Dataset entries

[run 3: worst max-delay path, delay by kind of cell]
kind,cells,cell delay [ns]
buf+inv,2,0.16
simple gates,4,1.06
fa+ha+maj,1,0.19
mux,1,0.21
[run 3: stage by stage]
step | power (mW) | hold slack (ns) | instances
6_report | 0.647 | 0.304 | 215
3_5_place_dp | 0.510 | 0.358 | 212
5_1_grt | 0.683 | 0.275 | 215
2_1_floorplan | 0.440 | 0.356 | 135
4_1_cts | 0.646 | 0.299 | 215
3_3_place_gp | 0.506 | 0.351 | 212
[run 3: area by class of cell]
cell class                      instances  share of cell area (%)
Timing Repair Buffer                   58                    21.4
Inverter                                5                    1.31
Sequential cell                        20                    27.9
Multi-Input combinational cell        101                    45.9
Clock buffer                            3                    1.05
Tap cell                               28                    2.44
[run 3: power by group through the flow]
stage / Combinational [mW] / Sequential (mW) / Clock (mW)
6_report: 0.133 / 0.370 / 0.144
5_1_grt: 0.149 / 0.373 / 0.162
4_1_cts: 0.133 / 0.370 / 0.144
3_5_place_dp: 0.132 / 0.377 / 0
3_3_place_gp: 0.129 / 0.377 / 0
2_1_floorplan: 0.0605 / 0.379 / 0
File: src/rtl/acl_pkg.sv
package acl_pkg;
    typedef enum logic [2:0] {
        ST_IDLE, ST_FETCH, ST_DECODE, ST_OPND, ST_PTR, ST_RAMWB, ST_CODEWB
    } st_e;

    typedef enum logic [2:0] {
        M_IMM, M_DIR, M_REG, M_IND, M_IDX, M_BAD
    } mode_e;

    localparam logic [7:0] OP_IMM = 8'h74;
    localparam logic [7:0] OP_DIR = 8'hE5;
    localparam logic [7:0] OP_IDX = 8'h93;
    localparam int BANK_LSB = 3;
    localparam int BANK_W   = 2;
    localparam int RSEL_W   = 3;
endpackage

---

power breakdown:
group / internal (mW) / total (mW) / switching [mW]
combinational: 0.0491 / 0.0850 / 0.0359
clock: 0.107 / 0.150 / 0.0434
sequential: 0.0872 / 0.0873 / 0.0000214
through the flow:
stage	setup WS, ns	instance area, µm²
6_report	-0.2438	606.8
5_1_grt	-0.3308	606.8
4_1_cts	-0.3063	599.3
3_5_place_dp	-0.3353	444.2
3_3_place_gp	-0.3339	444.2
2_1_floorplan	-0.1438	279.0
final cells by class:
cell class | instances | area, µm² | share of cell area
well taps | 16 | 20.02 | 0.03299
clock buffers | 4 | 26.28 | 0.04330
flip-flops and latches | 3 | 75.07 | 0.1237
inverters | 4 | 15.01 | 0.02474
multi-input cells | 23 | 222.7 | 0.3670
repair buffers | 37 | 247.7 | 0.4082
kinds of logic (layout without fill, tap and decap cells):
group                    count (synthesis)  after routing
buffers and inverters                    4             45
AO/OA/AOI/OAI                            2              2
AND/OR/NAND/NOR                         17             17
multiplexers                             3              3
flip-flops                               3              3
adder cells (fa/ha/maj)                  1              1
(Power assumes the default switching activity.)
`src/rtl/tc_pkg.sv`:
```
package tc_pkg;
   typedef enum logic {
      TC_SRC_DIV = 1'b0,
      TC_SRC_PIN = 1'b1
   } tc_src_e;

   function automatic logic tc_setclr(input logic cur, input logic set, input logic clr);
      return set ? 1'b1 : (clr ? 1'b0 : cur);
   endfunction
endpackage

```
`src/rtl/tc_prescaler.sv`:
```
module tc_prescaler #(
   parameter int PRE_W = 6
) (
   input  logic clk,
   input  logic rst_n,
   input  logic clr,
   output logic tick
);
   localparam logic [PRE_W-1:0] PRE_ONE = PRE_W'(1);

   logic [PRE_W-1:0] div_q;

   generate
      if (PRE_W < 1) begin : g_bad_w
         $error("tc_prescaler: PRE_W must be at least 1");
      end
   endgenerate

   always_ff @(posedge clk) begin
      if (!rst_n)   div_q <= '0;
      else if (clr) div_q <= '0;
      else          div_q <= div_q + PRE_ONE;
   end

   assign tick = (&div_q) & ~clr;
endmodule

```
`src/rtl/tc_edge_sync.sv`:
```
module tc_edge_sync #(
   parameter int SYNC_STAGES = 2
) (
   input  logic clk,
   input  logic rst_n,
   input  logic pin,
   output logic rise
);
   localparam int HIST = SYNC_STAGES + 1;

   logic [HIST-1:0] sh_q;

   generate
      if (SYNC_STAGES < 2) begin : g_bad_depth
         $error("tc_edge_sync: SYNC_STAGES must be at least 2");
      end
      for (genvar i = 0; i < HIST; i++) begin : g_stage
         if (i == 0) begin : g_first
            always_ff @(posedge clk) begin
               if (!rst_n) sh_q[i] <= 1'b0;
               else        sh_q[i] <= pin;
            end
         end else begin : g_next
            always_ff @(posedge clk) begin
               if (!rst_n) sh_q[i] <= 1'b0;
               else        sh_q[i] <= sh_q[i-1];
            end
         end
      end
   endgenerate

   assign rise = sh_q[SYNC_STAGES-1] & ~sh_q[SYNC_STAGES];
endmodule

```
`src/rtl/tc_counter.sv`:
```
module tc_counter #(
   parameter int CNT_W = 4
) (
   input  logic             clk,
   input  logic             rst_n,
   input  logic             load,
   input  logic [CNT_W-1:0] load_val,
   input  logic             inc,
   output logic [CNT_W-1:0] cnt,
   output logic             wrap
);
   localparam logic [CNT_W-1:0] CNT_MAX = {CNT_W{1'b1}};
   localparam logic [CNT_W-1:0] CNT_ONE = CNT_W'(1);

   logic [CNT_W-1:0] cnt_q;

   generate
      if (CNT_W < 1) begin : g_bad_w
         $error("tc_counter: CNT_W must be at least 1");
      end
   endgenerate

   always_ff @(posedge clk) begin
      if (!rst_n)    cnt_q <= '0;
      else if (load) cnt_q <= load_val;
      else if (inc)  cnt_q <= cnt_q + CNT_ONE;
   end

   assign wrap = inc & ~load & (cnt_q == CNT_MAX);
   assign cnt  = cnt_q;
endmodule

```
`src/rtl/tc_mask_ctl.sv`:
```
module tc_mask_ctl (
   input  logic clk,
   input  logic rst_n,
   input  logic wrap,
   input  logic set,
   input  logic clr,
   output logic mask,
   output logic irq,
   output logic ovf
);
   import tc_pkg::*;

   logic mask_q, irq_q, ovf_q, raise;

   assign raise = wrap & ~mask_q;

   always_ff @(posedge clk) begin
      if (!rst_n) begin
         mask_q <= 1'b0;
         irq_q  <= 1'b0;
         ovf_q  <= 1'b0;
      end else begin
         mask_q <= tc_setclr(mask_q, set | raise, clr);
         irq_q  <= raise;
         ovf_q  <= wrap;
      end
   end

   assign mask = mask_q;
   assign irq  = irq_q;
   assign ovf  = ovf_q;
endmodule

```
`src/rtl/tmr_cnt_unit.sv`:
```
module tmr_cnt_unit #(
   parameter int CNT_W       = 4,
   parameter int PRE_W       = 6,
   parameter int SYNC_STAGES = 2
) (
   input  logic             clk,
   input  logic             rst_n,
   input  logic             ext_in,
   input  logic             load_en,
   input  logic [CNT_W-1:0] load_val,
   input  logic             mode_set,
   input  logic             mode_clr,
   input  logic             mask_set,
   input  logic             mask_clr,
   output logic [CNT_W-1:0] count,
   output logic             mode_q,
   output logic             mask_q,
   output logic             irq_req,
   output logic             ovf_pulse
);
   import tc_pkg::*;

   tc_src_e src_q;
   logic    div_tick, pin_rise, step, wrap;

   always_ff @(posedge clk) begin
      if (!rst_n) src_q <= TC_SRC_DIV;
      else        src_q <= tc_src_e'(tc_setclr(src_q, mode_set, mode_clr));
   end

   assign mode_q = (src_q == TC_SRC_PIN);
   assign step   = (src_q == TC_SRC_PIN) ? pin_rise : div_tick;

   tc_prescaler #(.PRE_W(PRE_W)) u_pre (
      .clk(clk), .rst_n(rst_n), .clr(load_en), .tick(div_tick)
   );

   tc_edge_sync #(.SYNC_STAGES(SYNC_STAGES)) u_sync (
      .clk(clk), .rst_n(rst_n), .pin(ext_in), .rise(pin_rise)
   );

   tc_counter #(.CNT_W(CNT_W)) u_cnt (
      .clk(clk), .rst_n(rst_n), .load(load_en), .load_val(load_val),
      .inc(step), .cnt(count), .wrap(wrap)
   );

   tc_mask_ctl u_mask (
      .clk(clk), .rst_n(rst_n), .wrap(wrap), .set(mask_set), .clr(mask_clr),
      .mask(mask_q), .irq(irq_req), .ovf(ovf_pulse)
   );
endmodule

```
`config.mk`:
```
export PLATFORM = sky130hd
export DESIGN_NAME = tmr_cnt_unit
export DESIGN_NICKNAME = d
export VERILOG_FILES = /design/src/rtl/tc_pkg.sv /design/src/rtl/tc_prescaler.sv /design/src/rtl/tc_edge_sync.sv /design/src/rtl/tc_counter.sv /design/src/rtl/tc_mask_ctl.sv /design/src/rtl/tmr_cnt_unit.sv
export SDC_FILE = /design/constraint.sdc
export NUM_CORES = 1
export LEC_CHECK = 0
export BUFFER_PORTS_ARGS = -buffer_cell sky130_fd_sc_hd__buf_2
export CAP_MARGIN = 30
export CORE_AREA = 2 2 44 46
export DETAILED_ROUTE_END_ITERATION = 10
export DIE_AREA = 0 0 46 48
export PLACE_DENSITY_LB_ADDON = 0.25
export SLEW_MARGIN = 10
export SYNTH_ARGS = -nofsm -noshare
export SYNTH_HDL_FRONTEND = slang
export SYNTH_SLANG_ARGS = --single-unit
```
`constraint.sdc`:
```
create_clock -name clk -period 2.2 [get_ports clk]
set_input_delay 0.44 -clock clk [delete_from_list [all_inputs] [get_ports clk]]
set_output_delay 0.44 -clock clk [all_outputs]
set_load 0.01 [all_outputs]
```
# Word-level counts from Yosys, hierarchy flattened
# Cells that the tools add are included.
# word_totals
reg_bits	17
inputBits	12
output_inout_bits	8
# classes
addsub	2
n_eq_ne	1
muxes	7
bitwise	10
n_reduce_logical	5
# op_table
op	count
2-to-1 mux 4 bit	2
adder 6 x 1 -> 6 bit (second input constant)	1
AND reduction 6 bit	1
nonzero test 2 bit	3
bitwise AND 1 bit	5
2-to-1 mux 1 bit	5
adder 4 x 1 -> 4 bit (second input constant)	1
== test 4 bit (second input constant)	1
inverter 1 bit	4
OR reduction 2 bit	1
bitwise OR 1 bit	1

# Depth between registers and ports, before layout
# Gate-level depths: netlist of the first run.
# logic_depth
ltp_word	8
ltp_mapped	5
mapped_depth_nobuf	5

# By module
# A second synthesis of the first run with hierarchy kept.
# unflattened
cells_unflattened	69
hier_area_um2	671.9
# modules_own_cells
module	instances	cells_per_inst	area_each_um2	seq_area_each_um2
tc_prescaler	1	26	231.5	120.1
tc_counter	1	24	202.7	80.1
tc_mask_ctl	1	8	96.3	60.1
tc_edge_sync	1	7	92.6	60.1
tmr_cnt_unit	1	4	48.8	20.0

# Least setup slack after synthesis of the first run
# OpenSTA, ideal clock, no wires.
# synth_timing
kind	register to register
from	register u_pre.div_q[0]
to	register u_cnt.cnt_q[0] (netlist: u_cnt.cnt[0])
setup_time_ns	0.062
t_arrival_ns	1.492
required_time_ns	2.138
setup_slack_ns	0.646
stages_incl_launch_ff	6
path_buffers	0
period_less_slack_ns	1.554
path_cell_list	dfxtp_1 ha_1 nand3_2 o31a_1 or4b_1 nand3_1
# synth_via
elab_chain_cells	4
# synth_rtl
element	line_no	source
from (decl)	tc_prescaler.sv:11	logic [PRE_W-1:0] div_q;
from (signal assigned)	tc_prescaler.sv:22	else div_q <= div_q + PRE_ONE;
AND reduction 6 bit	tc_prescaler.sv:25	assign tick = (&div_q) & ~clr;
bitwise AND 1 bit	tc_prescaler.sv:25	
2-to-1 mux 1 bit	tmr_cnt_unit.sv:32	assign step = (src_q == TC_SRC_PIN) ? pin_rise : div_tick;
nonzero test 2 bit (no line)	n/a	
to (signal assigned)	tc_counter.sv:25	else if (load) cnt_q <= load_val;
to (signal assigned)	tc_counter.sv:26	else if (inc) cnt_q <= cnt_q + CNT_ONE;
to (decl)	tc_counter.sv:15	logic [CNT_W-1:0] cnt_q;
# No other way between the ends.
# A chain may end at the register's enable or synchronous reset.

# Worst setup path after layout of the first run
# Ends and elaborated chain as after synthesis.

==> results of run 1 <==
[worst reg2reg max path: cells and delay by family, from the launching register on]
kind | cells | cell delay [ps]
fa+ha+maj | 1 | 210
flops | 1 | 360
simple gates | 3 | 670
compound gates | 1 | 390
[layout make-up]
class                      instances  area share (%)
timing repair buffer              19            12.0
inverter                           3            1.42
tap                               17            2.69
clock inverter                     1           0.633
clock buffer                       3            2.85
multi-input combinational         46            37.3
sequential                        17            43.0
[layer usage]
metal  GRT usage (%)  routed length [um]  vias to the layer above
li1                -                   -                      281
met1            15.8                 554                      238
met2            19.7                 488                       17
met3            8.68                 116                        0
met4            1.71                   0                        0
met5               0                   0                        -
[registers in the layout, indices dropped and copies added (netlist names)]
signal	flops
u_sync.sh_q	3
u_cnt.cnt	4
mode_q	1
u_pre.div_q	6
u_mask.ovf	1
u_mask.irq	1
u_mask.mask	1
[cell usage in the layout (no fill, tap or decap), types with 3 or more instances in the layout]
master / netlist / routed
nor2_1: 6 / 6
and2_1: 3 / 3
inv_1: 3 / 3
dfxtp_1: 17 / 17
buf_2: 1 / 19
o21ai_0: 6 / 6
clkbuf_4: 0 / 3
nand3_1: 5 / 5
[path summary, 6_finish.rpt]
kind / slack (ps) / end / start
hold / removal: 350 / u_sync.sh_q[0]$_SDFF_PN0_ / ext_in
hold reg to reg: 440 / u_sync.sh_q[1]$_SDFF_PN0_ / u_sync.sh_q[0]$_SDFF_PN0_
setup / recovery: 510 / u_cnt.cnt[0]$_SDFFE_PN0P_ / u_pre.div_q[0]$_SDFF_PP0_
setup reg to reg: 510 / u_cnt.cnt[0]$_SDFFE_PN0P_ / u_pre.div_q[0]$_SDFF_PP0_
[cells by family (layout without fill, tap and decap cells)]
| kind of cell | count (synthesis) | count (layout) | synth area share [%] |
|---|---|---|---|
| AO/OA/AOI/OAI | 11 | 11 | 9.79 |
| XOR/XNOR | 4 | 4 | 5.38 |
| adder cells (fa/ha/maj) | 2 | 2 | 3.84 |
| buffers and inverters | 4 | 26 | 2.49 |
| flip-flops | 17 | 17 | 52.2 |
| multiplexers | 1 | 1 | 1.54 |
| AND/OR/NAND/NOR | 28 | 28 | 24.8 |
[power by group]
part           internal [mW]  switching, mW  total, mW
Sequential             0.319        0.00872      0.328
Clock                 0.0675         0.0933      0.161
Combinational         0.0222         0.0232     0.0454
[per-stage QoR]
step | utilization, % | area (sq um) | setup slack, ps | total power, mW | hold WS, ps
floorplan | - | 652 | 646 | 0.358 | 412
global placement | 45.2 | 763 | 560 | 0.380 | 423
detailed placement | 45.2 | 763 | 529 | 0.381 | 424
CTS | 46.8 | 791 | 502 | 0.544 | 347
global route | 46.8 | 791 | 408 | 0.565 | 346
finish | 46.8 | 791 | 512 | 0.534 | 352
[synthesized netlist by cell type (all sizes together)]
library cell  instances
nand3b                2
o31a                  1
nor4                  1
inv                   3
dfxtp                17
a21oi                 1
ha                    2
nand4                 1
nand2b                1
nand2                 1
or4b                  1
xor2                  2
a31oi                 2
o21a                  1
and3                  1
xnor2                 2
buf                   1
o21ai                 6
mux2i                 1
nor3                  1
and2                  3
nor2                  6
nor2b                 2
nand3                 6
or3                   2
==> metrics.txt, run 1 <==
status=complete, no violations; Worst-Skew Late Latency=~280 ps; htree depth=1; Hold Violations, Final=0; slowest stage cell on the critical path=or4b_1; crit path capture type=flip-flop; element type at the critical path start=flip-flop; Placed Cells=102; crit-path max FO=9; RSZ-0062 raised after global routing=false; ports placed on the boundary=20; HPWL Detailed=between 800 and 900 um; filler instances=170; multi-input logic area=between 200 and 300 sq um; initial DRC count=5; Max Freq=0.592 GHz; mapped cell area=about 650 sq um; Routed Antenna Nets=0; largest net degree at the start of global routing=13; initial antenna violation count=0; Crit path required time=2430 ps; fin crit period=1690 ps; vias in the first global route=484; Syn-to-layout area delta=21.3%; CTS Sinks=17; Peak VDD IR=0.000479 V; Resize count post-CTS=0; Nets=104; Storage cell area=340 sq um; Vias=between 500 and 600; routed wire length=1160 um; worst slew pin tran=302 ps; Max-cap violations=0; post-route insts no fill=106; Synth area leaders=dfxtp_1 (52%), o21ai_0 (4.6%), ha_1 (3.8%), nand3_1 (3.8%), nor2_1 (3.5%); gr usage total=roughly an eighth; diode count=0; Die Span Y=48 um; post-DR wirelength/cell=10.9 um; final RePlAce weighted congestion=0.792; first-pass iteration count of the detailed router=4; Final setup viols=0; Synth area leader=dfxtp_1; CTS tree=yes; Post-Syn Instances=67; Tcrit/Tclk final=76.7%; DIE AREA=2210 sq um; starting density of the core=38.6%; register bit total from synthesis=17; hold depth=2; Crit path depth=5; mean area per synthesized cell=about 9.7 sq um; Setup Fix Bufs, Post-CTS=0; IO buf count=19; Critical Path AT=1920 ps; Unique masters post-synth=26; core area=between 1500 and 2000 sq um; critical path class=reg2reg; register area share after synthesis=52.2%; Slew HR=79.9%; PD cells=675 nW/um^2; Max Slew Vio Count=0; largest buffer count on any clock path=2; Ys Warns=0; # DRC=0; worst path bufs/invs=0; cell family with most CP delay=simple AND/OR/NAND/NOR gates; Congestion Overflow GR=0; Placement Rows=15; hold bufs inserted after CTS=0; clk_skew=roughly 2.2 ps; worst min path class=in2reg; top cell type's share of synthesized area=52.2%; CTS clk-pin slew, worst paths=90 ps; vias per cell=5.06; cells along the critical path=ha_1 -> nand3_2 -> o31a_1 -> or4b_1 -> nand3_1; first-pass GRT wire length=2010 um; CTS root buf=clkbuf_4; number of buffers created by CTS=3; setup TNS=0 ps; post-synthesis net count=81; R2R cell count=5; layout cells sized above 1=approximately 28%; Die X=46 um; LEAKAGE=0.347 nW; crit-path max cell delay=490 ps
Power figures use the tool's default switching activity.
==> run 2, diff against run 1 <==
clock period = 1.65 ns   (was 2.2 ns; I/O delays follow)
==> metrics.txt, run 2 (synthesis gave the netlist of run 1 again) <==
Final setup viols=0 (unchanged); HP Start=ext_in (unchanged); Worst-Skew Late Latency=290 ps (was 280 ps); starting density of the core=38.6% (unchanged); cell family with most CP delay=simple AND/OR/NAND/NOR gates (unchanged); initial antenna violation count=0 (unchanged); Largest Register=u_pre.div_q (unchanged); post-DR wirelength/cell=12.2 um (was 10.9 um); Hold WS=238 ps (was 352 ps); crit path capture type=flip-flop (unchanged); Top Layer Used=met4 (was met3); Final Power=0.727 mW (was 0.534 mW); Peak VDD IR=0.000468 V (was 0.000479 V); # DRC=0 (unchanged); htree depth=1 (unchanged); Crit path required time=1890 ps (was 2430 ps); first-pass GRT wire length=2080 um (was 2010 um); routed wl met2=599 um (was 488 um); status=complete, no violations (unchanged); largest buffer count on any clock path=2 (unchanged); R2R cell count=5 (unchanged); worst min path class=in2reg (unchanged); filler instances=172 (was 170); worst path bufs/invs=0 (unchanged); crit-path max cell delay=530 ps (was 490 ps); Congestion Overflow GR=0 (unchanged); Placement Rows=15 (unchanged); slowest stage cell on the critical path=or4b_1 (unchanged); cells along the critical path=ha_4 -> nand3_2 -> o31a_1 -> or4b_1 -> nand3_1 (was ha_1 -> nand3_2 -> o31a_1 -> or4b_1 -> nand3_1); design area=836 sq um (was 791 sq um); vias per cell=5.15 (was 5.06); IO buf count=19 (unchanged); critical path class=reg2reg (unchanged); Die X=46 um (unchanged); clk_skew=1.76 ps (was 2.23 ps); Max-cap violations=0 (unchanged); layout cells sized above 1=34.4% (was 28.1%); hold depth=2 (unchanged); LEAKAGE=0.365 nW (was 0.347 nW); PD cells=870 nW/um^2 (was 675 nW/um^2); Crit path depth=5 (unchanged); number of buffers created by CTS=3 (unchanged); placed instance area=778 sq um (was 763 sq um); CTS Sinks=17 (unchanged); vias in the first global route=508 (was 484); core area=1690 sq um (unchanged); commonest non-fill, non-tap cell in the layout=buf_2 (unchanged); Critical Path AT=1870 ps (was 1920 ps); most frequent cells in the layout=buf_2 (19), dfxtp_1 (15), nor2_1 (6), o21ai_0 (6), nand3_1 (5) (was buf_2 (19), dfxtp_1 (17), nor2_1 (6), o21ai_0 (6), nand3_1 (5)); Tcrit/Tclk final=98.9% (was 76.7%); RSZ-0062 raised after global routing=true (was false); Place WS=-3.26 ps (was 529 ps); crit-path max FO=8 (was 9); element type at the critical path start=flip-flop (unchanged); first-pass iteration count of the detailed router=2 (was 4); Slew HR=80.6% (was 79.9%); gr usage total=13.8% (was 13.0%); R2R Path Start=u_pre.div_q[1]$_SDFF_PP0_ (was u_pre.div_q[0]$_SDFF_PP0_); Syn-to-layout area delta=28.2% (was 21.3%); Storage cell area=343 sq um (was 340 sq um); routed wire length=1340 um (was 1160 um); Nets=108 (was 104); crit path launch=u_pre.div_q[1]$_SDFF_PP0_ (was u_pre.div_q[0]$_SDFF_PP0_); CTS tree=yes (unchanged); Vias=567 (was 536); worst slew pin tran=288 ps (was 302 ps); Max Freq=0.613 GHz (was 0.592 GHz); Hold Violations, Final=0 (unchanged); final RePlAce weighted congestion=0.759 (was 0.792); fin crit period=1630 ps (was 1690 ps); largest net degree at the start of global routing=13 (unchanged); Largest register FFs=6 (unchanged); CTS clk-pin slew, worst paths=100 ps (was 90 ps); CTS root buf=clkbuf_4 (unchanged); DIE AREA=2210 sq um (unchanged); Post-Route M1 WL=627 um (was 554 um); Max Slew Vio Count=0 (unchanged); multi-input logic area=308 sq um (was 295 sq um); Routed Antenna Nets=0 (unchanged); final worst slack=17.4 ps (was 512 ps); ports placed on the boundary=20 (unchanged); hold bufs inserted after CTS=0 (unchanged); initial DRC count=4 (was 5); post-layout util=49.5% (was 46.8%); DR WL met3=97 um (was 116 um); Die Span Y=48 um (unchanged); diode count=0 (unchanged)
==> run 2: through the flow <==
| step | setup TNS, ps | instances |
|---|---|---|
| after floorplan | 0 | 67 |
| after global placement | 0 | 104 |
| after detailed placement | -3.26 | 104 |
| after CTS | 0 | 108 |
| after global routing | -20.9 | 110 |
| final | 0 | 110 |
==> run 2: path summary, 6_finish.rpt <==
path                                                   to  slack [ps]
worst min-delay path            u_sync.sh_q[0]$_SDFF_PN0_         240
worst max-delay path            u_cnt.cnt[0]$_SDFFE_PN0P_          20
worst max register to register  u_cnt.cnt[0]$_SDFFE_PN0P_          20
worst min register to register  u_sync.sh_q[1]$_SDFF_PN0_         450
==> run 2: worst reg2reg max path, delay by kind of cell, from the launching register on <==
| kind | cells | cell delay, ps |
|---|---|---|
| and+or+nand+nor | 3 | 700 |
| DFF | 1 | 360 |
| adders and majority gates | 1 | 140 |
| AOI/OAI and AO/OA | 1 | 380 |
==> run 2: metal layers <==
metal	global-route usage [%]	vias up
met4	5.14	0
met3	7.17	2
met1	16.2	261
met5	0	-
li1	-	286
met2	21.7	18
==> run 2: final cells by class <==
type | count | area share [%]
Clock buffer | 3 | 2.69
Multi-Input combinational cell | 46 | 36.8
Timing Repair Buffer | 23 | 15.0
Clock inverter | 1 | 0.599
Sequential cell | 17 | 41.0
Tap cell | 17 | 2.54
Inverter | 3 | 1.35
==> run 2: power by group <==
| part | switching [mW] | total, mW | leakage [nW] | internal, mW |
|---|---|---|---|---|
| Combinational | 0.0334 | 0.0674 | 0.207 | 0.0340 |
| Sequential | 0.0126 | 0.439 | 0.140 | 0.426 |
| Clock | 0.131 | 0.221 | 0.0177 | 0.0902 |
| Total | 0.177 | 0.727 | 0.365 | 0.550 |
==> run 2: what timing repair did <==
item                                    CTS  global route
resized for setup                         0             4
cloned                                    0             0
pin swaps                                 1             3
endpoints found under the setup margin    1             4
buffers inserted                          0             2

■ Exercise requirements ■
Above are records; repeat only the lines starting at the line with "combinational: 0.0491 / 0.0850 / 0.0359" and ending at the line with "multi-input cells | 23 | 222.7 | 0.3670", exactly as they appear, both included.

■ Task answer ■
combinational: 0.0491 / 0.0850 / 0.0359
clock: 0.107 / 0.150 / 0.0434
sequential: 0.0872 / 0.0873 / 0.0000214
through the flow:
stage	setup WS, ns	instance area, µm²
6_report	-0.2438	606.8
5_1_grt	-0.3308	606.8
4_1_cts	-0.3063	599.3
3_5_place_dp	-0.3353	444.2
3_3_place_gp	-0.3339	444.2
2_1_floorplan	-0.1438	279.0
final cells by class:
cell class | instances | area, µm² | share of cell area
well taps | 16 | 20.02 | 0.03299
clock buffers | 4 | 26.28 | 0.04330
flip-flops and latches | 3 | 75.07 | 0.1237
inverters | 4 | 15.01 | 0.02474
multi-input cells | 23 | 222.7 | 0.3670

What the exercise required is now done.